--- Material provided ---
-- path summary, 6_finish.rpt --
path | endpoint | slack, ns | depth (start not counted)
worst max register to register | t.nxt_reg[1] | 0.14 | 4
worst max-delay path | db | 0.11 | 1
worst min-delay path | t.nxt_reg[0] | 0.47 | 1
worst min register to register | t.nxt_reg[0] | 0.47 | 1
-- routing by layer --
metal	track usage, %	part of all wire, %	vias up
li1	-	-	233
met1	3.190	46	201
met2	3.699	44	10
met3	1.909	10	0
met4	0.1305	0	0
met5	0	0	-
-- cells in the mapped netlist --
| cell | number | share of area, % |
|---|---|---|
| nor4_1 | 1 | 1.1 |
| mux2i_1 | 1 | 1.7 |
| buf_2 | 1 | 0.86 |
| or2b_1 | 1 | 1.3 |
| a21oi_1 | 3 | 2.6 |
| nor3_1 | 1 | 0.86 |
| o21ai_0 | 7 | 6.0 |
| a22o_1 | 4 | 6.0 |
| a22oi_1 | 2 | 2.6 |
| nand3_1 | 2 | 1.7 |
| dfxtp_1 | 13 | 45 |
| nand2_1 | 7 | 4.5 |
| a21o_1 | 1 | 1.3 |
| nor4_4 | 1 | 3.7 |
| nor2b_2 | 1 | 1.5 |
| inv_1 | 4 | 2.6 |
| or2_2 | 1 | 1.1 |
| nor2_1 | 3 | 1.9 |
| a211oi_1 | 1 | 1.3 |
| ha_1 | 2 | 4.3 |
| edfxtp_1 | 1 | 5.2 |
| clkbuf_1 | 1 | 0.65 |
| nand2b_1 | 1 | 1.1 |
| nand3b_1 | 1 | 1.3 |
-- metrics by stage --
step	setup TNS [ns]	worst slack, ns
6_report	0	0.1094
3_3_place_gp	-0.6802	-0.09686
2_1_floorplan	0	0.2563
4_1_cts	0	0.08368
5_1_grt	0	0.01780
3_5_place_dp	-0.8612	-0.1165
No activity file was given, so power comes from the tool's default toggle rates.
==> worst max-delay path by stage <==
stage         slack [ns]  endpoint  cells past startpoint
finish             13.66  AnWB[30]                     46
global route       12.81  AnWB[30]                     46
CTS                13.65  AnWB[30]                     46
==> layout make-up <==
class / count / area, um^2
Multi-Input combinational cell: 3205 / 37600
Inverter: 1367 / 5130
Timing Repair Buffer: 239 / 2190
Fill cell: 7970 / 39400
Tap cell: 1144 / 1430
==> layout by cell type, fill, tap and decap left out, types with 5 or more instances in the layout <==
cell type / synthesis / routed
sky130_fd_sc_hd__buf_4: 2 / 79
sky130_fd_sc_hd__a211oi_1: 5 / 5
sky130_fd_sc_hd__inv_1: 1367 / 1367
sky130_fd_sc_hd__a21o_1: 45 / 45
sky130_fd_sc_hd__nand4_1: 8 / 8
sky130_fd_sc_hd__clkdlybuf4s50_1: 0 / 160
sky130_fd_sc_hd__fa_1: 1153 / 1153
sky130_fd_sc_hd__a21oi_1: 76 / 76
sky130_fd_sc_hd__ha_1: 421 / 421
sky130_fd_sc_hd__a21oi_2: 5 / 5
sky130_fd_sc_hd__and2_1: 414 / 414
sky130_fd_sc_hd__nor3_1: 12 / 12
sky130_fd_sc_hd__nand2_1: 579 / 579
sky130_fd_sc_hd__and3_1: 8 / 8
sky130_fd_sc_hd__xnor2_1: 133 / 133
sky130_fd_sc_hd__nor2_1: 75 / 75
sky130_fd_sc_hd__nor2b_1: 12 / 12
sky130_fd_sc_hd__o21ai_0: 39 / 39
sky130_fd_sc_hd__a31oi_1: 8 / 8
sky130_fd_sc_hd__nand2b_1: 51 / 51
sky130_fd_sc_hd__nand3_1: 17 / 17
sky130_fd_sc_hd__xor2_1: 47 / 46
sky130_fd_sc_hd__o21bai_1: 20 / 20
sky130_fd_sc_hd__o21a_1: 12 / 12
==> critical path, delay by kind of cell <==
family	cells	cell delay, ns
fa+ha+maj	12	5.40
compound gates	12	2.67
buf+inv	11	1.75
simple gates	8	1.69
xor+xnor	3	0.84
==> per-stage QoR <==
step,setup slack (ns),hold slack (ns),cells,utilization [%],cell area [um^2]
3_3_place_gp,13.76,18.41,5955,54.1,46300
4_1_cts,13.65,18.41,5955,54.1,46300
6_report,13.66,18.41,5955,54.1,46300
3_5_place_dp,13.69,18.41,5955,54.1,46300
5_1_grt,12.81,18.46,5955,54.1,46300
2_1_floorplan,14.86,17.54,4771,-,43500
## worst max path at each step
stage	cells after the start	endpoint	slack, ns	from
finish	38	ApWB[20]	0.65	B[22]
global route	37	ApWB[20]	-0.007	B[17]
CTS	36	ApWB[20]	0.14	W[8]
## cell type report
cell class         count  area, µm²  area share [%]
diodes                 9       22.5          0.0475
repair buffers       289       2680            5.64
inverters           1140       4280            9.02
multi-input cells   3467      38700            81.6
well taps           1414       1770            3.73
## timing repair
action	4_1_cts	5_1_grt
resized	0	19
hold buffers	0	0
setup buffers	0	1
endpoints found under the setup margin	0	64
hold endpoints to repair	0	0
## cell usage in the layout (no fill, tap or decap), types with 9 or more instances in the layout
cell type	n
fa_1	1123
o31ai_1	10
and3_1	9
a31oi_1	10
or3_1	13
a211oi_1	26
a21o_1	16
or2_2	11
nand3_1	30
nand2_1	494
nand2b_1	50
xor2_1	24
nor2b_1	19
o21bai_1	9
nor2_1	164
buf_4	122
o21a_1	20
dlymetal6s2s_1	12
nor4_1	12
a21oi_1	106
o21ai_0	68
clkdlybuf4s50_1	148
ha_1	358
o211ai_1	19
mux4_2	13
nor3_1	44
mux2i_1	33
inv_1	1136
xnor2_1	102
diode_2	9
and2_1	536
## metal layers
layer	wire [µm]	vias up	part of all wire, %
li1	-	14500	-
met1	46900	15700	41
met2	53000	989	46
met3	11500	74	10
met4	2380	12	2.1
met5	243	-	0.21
## design.v

```verilog
`timescale 1us / 1ps
module ECSU(
    input CLK,
    input RST,
    input thunderstorm,
    input [5:0] wind,
    input [1:0] visibility,
    input signed [7:0] temperature,
    output reg severe_weather,
    output reg emergency_landing_alert,
    output reg [1:0] ECSU_state
);
parameter ALL_CLEAR = 2'b00;
parameter CAUTION = 2'b01;
parameter HIGH_ALERT = 2'b10;
parameter EMERGENCY = 2'b11;
reg [1:0] currentState, nextState;
initial
begin
    currentState <= ALL_CLEAR;
    severe_weather <= 0;
    emergency_landing_alert <= 0;
end
always @(posedge CLK)
begin 
    if (RST) begin
        currentState <= ALL_CLEAR;
        severe_weather <= 0;
        emergency_landing_alert <= 0;
    end
    else begin
        currentState <= nextState;
    end
end
always @*
begin
    nextState = currentState;
    case (currentState)
        ALL_CLEAR: begin
            if ((wind>10 && wind<=15) || visibility==2'b01) begin
                nextState = CAUTION;
            end
            if ((thunderstorm==1'b1) || (wind>15) || (temperature>35) || (temperature<-35) || (visibility==2'b11)) begin
                severe_weather = 1;
                nextState = HIGH_ALERT;
            end
        end
        CAUTION: begin
            if (wind<=10 && visibility==2'b00) begin
                nextState = ALL_CLEAR;
            end
            if ((thunderstorm==1'b1) || (wind>15) || (temperature<-35) || (temperature>35) || (visibility==2'b11)) begin
                severe_weather = 1;
                nextState = HIGH_ALERT;
            end
        end
        HIGH_ALERT: begin
            if (thunderstorm==1'b0 && wind<=10 && (temperature>=-35 && temperature<=35) && visibility==2'b01) begin
                severe_weather = 0;
                nextState = CAUTION;
            end
            if ((temperature<-40) || (temperature>40) || wind>20) begin
                emergency_landing_alert = 1;
                nextState = EMERGENCY;
            end
        end
    endcase
    ECSU_state = currentState;
end
endmodule
```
---
Problem requirements |
Search the records above for the string "usage". Report each line that has it.

Exercise answer |
metal	track usage, %	part of all wire, %	vias up
## cell usage in the layout (no fill, tap or decap), types with 9 or more instances in the layout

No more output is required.